* _Aim of the task_
Search the data below for the word "enum" and copy each line that holds it.

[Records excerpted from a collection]
+ + +
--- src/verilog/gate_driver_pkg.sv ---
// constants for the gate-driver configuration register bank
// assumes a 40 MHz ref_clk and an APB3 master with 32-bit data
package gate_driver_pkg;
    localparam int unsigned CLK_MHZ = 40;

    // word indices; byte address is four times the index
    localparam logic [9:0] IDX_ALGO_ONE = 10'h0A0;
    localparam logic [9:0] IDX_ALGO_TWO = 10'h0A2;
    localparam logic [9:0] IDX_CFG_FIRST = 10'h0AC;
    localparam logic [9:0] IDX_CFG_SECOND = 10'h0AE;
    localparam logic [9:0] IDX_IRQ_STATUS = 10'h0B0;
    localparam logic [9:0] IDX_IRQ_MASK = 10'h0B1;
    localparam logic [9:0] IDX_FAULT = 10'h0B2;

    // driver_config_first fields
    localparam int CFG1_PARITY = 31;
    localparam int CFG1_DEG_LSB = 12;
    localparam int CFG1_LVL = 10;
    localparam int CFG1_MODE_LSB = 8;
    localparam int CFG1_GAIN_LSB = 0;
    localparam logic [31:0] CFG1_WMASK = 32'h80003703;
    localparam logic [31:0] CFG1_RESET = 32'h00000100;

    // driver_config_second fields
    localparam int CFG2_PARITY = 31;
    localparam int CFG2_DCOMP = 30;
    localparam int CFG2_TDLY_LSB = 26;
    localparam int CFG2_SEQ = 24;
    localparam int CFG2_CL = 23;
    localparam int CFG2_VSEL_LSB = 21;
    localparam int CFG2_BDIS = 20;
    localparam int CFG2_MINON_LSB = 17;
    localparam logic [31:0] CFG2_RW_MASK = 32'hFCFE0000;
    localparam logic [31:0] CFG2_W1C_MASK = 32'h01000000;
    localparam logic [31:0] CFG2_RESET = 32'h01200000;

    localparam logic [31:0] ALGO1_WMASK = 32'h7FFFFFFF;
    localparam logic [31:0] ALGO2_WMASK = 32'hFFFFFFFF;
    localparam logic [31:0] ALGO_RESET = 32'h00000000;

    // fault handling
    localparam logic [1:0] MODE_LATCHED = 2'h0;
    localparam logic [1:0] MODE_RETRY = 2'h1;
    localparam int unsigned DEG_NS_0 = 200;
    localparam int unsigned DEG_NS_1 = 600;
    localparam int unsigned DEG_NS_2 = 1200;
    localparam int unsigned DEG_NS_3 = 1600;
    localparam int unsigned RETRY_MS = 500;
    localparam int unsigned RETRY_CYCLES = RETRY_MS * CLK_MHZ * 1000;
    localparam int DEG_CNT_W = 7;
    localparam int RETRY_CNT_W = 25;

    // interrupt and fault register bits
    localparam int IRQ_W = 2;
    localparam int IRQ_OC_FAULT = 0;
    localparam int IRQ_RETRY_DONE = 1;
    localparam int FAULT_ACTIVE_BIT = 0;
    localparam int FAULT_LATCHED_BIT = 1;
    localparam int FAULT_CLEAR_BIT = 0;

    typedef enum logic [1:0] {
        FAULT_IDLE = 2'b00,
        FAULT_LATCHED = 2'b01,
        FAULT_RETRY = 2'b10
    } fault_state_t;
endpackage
+ + +
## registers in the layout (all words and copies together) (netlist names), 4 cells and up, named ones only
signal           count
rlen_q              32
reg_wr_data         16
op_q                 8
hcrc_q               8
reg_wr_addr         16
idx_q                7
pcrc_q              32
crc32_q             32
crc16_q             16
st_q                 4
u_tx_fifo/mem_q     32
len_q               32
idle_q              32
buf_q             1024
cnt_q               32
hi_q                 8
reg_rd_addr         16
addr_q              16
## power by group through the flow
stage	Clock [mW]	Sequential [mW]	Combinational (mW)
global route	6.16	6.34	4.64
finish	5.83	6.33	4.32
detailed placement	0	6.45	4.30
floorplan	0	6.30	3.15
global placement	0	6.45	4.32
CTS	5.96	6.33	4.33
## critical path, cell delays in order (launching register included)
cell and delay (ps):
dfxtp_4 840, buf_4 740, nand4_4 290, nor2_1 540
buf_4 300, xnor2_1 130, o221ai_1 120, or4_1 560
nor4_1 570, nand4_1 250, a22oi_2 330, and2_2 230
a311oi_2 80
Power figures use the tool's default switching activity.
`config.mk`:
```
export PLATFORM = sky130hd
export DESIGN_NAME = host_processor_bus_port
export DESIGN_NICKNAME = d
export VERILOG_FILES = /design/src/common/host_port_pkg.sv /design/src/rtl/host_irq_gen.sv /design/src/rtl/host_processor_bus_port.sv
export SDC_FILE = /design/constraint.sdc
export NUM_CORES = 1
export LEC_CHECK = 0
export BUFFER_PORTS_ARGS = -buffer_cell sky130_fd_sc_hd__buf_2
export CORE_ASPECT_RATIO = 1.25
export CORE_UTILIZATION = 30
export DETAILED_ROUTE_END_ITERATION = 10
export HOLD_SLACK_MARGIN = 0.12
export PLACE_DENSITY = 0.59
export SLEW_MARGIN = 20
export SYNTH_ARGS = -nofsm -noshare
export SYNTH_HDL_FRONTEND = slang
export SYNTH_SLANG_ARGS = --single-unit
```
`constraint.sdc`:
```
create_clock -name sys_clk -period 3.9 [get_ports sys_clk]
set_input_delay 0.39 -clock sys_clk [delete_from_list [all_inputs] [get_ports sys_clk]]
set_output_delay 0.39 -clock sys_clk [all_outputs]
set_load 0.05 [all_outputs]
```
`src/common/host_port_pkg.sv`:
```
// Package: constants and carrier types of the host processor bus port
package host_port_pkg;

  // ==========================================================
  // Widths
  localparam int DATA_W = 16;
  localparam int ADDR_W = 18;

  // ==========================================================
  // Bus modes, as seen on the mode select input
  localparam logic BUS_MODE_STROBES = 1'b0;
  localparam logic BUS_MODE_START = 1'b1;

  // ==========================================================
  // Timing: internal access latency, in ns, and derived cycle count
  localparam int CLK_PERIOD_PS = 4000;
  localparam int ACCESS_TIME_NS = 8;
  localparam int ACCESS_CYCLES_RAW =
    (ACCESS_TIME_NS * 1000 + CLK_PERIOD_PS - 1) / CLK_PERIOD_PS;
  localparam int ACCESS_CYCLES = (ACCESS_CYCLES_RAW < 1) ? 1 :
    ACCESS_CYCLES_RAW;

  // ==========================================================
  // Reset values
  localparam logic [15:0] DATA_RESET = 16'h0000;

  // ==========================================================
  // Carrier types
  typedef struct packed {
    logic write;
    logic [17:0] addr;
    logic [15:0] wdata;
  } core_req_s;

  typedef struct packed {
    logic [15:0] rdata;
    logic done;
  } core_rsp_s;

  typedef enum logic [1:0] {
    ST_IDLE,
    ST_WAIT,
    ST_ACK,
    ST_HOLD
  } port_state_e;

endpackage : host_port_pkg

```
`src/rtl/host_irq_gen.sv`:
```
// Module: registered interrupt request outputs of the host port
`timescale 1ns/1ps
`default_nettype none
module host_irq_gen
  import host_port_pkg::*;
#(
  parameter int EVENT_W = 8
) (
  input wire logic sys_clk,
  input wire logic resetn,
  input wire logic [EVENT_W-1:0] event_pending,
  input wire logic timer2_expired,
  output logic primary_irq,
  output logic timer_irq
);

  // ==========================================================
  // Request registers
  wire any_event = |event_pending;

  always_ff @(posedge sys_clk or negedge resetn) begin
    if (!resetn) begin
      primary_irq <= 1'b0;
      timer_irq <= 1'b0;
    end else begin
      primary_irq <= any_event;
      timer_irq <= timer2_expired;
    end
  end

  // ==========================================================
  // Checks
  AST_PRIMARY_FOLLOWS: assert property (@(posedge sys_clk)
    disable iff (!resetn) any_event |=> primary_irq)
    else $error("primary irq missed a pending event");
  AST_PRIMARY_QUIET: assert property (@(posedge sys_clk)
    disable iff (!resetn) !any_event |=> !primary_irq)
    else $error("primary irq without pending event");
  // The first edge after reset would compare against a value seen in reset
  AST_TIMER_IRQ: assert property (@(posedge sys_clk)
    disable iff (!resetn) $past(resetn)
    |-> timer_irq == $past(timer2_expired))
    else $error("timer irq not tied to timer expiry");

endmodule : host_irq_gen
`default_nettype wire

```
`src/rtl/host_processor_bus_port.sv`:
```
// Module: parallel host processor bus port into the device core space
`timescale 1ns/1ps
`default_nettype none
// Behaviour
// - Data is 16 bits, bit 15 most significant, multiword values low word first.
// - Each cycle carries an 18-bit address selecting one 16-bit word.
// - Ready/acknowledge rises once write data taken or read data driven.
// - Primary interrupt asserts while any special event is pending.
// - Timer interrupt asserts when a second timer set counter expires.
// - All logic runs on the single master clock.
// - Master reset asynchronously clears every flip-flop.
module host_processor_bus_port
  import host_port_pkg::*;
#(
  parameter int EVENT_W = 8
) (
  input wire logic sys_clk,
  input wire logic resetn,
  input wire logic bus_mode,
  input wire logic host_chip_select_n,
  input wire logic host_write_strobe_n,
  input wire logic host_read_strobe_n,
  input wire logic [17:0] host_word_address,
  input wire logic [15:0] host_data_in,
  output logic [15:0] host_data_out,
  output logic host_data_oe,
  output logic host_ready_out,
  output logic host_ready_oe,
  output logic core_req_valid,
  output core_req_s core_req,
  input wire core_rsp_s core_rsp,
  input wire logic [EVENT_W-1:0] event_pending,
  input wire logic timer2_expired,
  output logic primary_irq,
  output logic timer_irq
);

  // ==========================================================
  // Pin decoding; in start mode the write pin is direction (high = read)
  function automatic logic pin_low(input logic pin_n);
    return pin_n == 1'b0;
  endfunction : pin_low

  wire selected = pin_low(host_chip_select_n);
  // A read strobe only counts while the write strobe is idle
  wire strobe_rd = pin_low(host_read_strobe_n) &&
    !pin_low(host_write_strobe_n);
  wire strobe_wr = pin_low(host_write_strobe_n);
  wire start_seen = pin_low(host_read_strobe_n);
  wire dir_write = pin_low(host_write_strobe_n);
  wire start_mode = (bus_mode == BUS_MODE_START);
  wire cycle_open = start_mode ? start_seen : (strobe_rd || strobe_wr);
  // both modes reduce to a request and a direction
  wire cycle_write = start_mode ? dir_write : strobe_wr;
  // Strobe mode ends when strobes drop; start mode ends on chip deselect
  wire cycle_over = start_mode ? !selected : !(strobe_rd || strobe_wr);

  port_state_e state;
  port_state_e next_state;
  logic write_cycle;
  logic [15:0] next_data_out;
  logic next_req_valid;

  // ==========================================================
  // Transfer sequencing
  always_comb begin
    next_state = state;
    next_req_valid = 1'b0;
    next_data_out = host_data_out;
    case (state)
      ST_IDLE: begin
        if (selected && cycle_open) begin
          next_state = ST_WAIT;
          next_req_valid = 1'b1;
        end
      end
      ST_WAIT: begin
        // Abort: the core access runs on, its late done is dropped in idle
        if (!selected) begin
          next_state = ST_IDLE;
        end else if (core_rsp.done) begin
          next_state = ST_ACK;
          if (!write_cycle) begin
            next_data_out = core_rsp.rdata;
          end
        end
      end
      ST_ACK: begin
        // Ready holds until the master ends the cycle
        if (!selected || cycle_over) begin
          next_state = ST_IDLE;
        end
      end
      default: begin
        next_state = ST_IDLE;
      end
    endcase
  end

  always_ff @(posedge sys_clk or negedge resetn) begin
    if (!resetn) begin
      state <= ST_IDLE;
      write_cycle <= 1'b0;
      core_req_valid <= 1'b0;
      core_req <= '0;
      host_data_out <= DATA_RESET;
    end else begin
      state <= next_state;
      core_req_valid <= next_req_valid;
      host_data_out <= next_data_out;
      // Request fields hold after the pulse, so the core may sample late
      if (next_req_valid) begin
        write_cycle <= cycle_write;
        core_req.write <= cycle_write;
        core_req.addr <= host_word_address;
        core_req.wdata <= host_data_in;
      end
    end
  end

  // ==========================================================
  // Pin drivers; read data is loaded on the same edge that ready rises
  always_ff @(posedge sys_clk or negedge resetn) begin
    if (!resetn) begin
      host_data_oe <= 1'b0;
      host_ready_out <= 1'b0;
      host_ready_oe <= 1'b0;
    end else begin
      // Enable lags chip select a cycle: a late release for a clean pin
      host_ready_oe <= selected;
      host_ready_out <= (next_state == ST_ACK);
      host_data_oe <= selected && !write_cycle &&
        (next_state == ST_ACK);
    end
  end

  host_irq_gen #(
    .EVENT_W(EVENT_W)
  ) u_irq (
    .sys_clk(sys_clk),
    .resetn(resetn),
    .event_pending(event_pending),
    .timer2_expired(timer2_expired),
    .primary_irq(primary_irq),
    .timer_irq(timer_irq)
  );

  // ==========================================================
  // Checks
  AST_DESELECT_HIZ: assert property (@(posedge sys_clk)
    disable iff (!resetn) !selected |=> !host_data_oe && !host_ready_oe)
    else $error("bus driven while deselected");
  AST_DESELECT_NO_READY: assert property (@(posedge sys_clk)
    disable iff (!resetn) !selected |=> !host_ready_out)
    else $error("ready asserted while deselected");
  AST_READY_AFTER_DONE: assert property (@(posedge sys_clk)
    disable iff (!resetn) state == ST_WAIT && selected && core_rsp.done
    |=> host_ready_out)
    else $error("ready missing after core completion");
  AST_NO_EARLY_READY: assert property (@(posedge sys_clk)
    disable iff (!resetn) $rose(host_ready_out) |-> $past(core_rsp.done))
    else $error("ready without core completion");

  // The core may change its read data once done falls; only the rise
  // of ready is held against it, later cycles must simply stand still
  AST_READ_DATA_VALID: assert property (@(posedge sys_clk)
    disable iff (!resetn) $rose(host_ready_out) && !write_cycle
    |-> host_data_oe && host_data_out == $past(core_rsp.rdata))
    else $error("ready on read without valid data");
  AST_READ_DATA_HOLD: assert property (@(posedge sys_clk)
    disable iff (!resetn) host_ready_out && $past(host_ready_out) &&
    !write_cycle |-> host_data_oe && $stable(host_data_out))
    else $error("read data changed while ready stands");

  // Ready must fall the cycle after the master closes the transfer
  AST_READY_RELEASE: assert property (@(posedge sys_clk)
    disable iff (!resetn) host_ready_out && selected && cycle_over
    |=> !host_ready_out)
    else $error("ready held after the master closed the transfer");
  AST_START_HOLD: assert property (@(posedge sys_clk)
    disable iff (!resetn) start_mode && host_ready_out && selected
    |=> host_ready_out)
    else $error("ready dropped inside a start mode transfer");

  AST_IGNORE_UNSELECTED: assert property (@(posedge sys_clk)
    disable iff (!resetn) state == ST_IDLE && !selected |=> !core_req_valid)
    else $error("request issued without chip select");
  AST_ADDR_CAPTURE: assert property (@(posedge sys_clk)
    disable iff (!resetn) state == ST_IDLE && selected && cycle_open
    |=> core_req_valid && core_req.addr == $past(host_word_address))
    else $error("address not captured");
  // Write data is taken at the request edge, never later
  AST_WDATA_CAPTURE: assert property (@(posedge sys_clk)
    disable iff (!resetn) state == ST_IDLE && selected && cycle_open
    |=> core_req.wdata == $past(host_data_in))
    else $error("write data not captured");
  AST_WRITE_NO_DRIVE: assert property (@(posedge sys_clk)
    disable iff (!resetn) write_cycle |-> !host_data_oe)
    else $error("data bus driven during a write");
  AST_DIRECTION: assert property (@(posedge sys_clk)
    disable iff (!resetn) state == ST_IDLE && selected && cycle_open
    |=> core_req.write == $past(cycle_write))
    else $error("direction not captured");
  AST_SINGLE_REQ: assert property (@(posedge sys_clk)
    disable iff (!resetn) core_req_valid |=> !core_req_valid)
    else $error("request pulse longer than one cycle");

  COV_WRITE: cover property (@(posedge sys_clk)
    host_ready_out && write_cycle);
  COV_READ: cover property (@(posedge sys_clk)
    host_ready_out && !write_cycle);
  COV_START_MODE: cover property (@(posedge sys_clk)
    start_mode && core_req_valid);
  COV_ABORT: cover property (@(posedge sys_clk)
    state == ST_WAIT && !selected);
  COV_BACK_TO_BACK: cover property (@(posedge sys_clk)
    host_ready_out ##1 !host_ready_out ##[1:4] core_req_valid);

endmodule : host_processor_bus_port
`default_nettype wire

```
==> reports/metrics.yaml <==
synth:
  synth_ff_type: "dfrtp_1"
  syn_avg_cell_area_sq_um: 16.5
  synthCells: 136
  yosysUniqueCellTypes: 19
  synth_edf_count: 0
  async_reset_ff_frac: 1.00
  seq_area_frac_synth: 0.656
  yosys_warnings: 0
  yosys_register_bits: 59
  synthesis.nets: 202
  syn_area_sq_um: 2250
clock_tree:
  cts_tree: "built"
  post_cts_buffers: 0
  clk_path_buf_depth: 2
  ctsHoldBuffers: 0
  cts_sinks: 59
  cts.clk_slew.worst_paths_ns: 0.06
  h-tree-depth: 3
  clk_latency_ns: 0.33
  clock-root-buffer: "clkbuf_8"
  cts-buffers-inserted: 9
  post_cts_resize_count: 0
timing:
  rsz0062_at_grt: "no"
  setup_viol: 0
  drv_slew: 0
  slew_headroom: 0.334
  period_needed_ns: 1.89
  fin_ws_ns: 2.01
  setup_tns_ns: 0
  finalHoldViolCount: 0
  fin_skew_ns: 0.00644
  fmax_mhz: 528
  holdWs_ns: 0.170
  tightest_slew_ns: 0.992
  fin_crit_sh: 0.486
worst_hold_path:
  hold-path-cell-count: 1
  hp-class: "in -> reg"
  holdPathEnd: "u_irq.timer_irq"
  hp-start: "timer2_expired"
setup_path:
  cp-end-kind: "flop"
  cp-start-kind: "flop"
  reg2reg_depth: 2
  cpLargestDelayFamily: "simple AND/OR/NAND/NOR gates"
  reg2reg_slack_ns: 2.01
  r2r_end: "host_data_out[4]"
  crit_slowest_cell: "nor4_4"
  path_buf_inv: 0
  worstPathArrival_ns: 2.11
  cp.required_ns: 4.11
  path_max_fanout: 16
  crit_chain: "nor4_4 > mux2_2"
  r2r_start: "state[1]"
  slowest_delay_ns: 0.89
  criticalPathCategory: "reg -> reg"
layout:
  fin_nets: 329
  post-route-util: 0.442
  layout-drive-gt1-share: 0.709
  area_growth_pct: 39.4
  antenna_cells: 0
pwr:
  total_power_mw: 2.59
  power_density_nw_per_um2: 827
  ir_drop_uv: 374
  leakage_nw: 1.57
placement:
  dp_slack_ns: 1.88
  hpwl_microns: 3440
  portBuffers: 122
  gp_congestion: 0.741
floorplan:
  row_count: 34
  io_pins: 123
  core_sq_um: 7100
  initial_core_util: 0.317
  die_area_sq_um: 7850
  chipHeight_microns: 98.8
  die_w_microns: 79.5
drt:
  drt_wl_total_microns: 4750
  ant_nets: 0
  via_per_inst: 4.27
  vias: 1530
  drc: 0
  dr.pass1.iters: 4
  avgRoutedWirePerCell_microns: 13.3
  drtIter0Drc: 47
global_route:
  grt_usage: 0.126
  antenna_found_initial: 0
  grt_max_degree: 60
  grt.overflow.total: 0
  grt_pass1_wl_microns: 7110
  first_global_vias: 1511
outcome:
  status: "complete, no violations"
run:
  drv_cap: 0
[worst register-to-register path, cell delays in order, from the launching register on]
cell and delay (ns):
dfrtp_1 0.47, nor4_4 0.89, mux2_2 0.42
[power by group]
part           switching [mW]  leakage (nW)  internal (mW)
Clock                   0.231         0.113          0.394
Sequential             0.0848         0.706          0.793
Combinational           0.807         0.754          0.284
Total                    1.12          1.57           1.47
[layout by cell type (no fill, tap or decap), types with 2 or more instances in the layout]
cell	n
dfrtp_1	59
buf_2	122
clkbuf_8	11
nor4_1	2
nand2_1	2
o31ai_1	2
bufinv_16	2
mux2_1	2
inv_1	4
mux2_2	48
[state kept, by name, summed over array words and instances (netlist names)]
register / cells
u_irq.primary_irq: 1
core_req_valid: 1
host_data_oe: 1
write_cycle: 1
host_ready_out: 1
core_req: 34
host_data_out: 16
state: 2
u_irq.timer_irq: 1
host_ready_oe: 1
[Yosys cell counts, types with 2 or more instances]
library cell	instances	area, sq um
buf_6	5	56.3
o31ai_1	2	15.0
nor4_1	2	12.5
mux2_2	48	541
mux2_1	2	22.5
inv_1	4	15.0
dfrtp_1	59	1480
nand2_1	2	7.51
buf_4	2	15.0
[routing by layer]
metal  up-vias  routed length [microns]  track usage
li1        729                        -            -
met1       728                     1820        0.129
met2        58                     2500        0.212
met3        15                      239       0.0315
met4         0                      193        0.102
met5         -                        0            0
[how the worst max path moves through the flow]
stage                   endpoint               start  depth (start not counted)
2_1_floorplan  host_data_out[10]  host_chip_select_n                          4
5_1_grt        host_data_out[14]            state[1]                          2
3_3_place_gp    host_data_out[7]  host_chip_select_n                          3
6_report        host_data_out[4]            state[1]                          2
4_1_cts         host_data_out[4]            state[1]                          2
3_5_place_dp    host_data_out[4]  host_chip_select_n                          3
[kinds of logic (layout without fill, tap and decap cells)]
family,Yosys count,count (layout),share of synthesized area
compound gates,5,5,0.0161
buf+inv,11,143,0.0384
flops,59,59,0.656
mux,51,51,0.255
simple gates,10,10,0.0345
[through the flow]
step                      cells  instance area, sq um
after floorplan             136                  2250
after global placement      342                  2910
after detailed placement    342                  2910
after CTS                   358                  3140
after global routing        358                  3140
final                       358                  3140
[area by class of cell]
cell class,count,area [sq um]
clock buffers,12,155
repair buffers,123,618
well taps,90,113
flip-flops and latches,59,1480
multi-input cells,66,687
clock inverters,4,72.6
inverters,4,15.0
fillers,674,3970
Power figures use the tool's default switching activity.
+ + +
* _Written reply_
    typedef enum logic [1:0] {
  typedef enum logic [1:0] {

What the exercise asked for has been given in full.